In a recent interview with NPR’s Terry Gross, In A World‘s Lake Bell (star, director, screenwriter) lamented what she called the “sexy baby voice virus”, which she says has been adopted by young women everywhere. Okay, right. Except I bitched about the same thing three years ago in a piece called “Chirpy Minnie Mouse,” and again on 7.31.11 in a piece called “They Had Voices Then.”

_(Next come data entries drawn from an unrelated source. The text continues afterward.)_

$ cat src/rtl/store_pack_buffer.sv
// Store-side packer: aligns MEM-stage sw/sh/sb requests onto the 32-bit data bus,
// queues them in a small FIFO and issues them to data memory with req/ack.
module store_pack_buffer #(
  parameter int DEPTH = 2,
  parameter int CNT_W = 2
) (
  input  logic             clk,
  input  logic             reset,
  input  logic             st_valid,
  output logic             st_ready,
  input  logic [1:0]       st_op,
  input  logic [31:0]      st_addr,
  input  logic [31:0]      st_data,
  output logic             align_err,
  output logic [31:0]      err_addr,
  output logic             mem_req,
  input  logic             mem_ack,
  output logic [31:0]      mem_addr,
  output logic [31:0]      mem_wdata,
  output logic [3:0]       mem_be,
  output logic [CNT_W-1:0] count,
  output logic             empty
);

  localparam int PTR_W = (DEPTH > 1) ? $clog2(DEPTH) : 1;

  localparam logic [1:0] OP_SW = 2'b00;
  localparam logic [1:0] OP_SH = 2'b01;
  localparam logic [1:0] OP_SB = 2'b10;

  logic [31:0]      addr_q [DEPTH];
  logic [31:0]      data_q [DEPTH];
  logic [3:0]       be_q   [DEPTH];

  logic [PTR_W-1:0] wptr_q, wptr_d;
  logic [PTR_W-1:0] rptr_q, rptr_d;
  logic [CNT_W-1:0] count_q, count_d;
  logic             align_err_q, align_err_d;
  logic [31:0]      err_addr_q, err_addr_d;

  logic             accept, fault, push, pop;
  logic [31:0]      pk_data;
  logic [3:0]       pk_be;

  // Lane replication and byte-enable generation for the incoming request.
  always_comb begin
    fault   = 1'b0;
    pk_data = st_data;
    pk_be   = 4'b1111;
    case (st_op)
      OP_SW: fault = (st_addr[1:0] != 2'b00);
      OP_SH: begin
        fault   = st_addr[0];
        pk_data = {st_data[15:0], st_data[15:0]};
        pk_be   = st_addr[1] ? 4'b1100 : 4'b0011;
      end
      OP_SB: begin
        pk_data = {4{st_data[7:0]}};
        pk_be   = 4'b0001 << st_addr[1:0];
      end
      default: fault = 1'b1;
    endcase
  end

  // Status flags derive only from registered state, so reset drops mem_req at once.
  always_comb begin
    st_ready = ({1'b0, count_q} < (CNT_W + 1)'(DEPTH));
    empty    = (count_q == '0);
    mem_req  = !empty;
    accept   = st_valid && st_ready;
    push     = accept && !fault;
    pop      = mem_req && mem_ack;
  end

  always_comb begin
    wptr_d      = push ? wptr_q + PTR_W'(1) : wptr_q;
    rptr_d      = pop  ? rptr_q + PTR_W'(1) : rptr_q;
    count_d     = count_q;
    case ({push, pop})
      2'b10:   count_d = count_q + CNT_W'(1);
      2'b01:   count_d = count_q - CNT_W'(1);
      default: count_d = count_q;
    endcase
    align_err_d = accept && fault;
    err_addr_d  = (accept && fault) ? st_addr : err_addr_q;
  end

  always_ff @(posedge clk or negedge reset) begin
    if (!reset) begin
      wptr_q      <= '0;
      rptr_q      <= '0;
      count_q     <= '0;
      align_err_q <= 1'b0;
      err_addr_q  <= '0;
    end else begin
      wptr_q      <= wptr_d;
      rptr_q      <= rptr_d;
      count_q     <= count_d;
      align_err_q <= align_err_d;
      err_addr_q  <= err_addr_d;
    end
  end

  always_ff @(posedge clk) begin
    if (push) begin
      addr_q[wptr_q] <= {st_addr[31:2], 2'b00};
      data_q[wptr_q] <= pk_data;
      be_q[wptr_q]   <= pk_be;
    end
  end

  always_comb begin
    mem_addr  = addr_q[rptr_q];
    mem_wdata = data_q[rptr_q];
    mem_be    = be_q[rptr_q];
    count     = count_q;
    align_err = align_err_q;
    err_addr  = err_addr_q;
  end

endmodule

$ cat config.mk
export PLATFORM = sky130hd
export DESIGN_NAME = store_pack_buffer
export DESIGN_NICKNAME = d
export VERILOG_FILES = /design/src/rtl/store_pack_buffer.sv
export SDC_FILE = /design/constraint.sdc
export NUM_CORES = 1
export LEC_CHECK = 0
export CORE_MARGIN = 5
export CORE_UTILIZATION = 46
export CTS_BUF_LIST = sky130_fd_sc_hd__clkbuf_4
export DETAILED_ROUTE_END_ITERATION = 16
export PLACE_DENSITY_LB_ADDON = 0.2
export SYNTH_ARGS = -nofsm -noshare
export SYNTH_HDL_FRONTEND = slang
export SYNTH_SLANG_ARGS = --single-unit
$ cat constraint.sdc
create_clock -name clk -period 4.25 [get_ports clk]
set_clock_uncertainty 0.1 [all_clocks]
set_input_delay 0.85 -clock clk [delete_from_list [all_inputs] [get_ports clk]]
set_output_delay 0.85 -clock clk [all_outputs]
set_load 0.02 [all_outputs]
---- Word-level counts from Yosys, hierarchy flattened ----
Memories as Yosys holds them, arrays and structs flattened.
Index checks and enable logic that the tools add are counted.
storage, ports and cells
  register bits after elaboration ......... 37
  bits in latches ......................... 0
  bits in writable memories ............... 132
  ROM bits ................................ 0
  input bits .............................. 70
  output and inout port bits .............. 106
  logic and storage cells ................. 35
  memories ................................ 3
operators by class
  $add $sub $neg .......................... 4
  $mul .................................... 0
  div/mod/pow operators ................... 0
  magnitude comparators ................... 1
  equal/unequal tests ..................... 4
  shift operators ......................... 1
  mux-type cells .......................... 7
  bitwise gates (word level) .............. 0
  reductions and logical operators ........ 10
memories
  name    words  bits a word  rd ports  clocked after Yosys merged registers in  write ports  RTL line  RTL
  data_q  2      32           1         0                                        1            32        logic [31:0] data_q [DEPTH];
  addr_q  2      30           1         0                                        1            31        logic [31:0] addr_q [DEPTH];
  be_q    2      4            1         0                                        1            33        logic [3:0] be_q [DEPTH];
operators with widths
  operator               count
  $pmux W32 S2           1
  $pmux W4 S2            1
  $eq A2 B1 Y1 const B   2
  $eq A2 B2 Y1 const B   2
  $logic_and A1 B1 Y1    4
  $logic_not A2 Y1       2
  $mux W4                1
  $pmux W2 S2            1
  $reduce_bool A2 Y1     2
  $shl A1 B2 Y4 const A  1
  $pmux W1 S3            1
  $add A1 B1 Y1 const B  2
  $add A2 B1 Y2 const B  1
  $logic_not A1 Y1       2
  $lt A2 B2 Y1 const B   1
  $mux W1                2
  $sub A2 B1 Y2 const B  1

---- Logic depth before layout (Yosys ltp) ----
Gate-level depths: netlist of the first run.
  word-level depth ........................ 6
  mapped depth ............................ 9

---- Worst setup path before layout of the first run ----
OpenSTA, ideal clock, no wires.
  path kind ............................... in2reg
  from .................................... input port st_op[1]
  to ...................................... memory addr_q[0][0] in the netlist's numbering, enable pin
  library setup time ...................... 0.490 ns
  arrival time ............................ 4.464 ns
  setup slack ............................. -0.805 ns
  stages .................................. 6
  buffers on the path ..................... 0
  cells stage by stage .................... inv_1 > ha_1 > a211oi_2 > o21a_1 > inv_1 > nor2_1
on the way
  word-level cells in the longest chain between the ends .. 6
  elaborated cells on any way between the ends .. 8
  those cells by class .................... 2 x eq/ne; 3 x mux; 3 x reduce/logical
RTL lines
  what                                        RTL line  RTL
  from (decl)                                 11        input logic [1:0] st_op,
  $eq A2 B2 Y1, or another cell as far along  50        case (st_op)
  $pmux W1 S3 *                               50
  $logic_not A1 Y1 *                          71        push = accept && !fault;
  $logic_and A1 B1 Y1 *                       71
  $mux W1 *                                   105       if (push) begin
  $mux W1 (not written as such) *             106       addr_q[wptr_q] <= {st_addr[31:2], 2'b00};
  to (decl)                                   31
Every way passes the cells marked *; elsewhere a longest branch is shown, timed or not.

---- Worst setup path after layout of the first run ----
  from .................................... register rptr_q
  to ...................................... output port mem_wdata[0]
on the way
  word-level cells in the longest chain between the ends .. 1
RTL lines
  what                    RTL line  RTL
  from (decl)             36        logic [PTR_W-1:0] rptr_q, rptr_d;
  from (signal assigned)  97        rptr_q <= rptr_d;
  $mem_v2 Z2 W32          n/a
  to (decl)               19        output logic [31:0] mem_wdata,
Every way passes these cells.

==> results of run 1 <==
==> layout by cell type, fill, tap and decap left out, types with 6 or more instances in the layout <==
master,netlist,routed
a21oi_1,10,10
a22o_1,8,8
a22oi_1,8,8
clkbuf_4,0,25
clkdlybuf4s50_1,0,172
dfrtp_1,37,36
edfxtp_1,132,132
inv_1,15,15
mux2_2,67,67
mux2_4,29,29
nand2_1,8,8
nor2_1,13,12
o21ai_0,6,6
o22ai_1,8,8
==> stage by stage <==
step                setup WS, ns  total power (W)  std cells  utilization (%)
finish                     0.678          0.00551        765             62.0
global placement           0.847          0.00473        732             60.3
global route               0.513          0.00579        765             62.0
floorplan                  0.310          0.00366        389                -
detailed placement         0.798          0.00475        732             60.3
CTS                        0.550          0.00559        764             62.0
==> cell families after synthesis <==
logic type | count (synthesis) | synth area share, %
other cells | 1 | 0.0549
xor+xnor | 5 | 0.641
buf+inv | 35 | 2.47
mux | 96 | 17.4
flops | 169 | 71.6
compound gates | 45 | 4.47
fa+ha+maj | 5 | 0.916
simple gates | 32 | 2.38
==> state kept, by name, summed over array words and instances, names as in the netlist <==
| register | count |
|---|---|
| addr_q | 60 |
| align_err | 1 |
| wptr_q | 1 |
| data_q | 64 |
| be_q | 8 |
| count | 2 |
| err_addr | 32 |
| rptr_q | 1 |
==> per-layer routing <==
metal	wire, microns	vias up	global-route usage [%]
li1	-	1820	-
met3	1350	18	7.33
met5	0	-	0
met1	6280	1915	22.0
met2	6860	149	25.8
met4	234	0	6.23
==> where the power goes <==
group / switching, W / internal [W] / total [W] / leakage (nW)
sequential: 0.000191 / 0.00213 / 0.00232 / 1.64
combinational: 0.00112 / 0.00126 / 0.00237 / 1.49
clock: 0.000479 / 0.000334 / 0.000813 / 0.143
total: 0.00179 / 0.00372 / 0.00551 / 3.28
==> path summary, 6_finish.rpt <==
path                                 end  slack, ns  cells past startpoint
max                         mem_wdata[0]       0.68                      3
min                         err_addr[12]       0.33                      1
max reg2reg                data_q[1][19]       2.18                      4
min reg2reg                 err_addr[20]       0.42                      1
max in group asynchronous         rptr_q       3.09                      1
min in group clk            err_addr[20]       0.42                      1
==> worst reg2reg max path, stage by stage, from the launching register on <==
cell	delay, ns
dfrtp_1	0.46
nor2b_1	0.24
o21a_1	0.18
and2_4	0.49
buf_12	0.30
==> final cells by class <==
| class | instances | area [sq um] | area share (%) |
|---|---|---|---|
| flip-flops and latches | 169 | 4890 | 54.3 |
| repair buffers | 179 | 1810 | 20.1 |
| multi-input cells | 185 | 1780 | 19.8 |
| well taps | 184 | 230 | 2.55 |
| clock buffers | 25 | 188 | 2.08 |
| inverters | 15 | 56.3 | 0.625 |
| clock inverters | 7 | 55.1 | 0.611 |
| diodes | 1 | 2.50 | 0.0278 |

“The vocal trend that is infecting the female youth in this fine nation is the sexy baby vocal virus,” Bell said to Gross. “[It’s] a huge problem for a myriad of reasons, one being…is that sexy? Because …I think [what’s] intended is this submissive ‘I’m a 12-year-old and you can tell me what to do’ [thing], which I think is pretty weird, for that to be considered sexually enticing. [The sexy baby vocal virus] originated and then festered from reality television, in some respects. I would love to talk to some of the ladies who are on reality-television shows. I have a fantasy of helping them find their true voice.”

I wrote this on 6.3.10: “It hit me a day or two ago that an awful lot of women these days — actresses and broadcasters to some extent, but mainly average, non-famous women in the under-30 range (including movie publicists) — speak with thin little pipsqueak voices. Couple this with a general tendency to use mallspeak accents and phrasings (which 85% to 90% of under-30 women have done in order to sound like everyone else) and it almost seems as if inane peep-peep voices have become a kind of generational signature.

“Go to any bar and restaurant and walk around and listen to women’s voices…’peepity-peep-peep‘ and ‘squeakity-squeak-squeak,’ over and over and over.

“I’m obviously not reporting scientific data, but it does seem as if an awful lot of Minnie Mouse voices are being feigned or emphasized these days, and that the rich, intriguing tonalities found in the wonderfully adult voices of Meryl Streep or Ann Sheridan in the 1940s, or Jessica Lange or Katherine Hepburn or Greer Garson or Faye Dunaway or Jodie Foster aren’t heard as much.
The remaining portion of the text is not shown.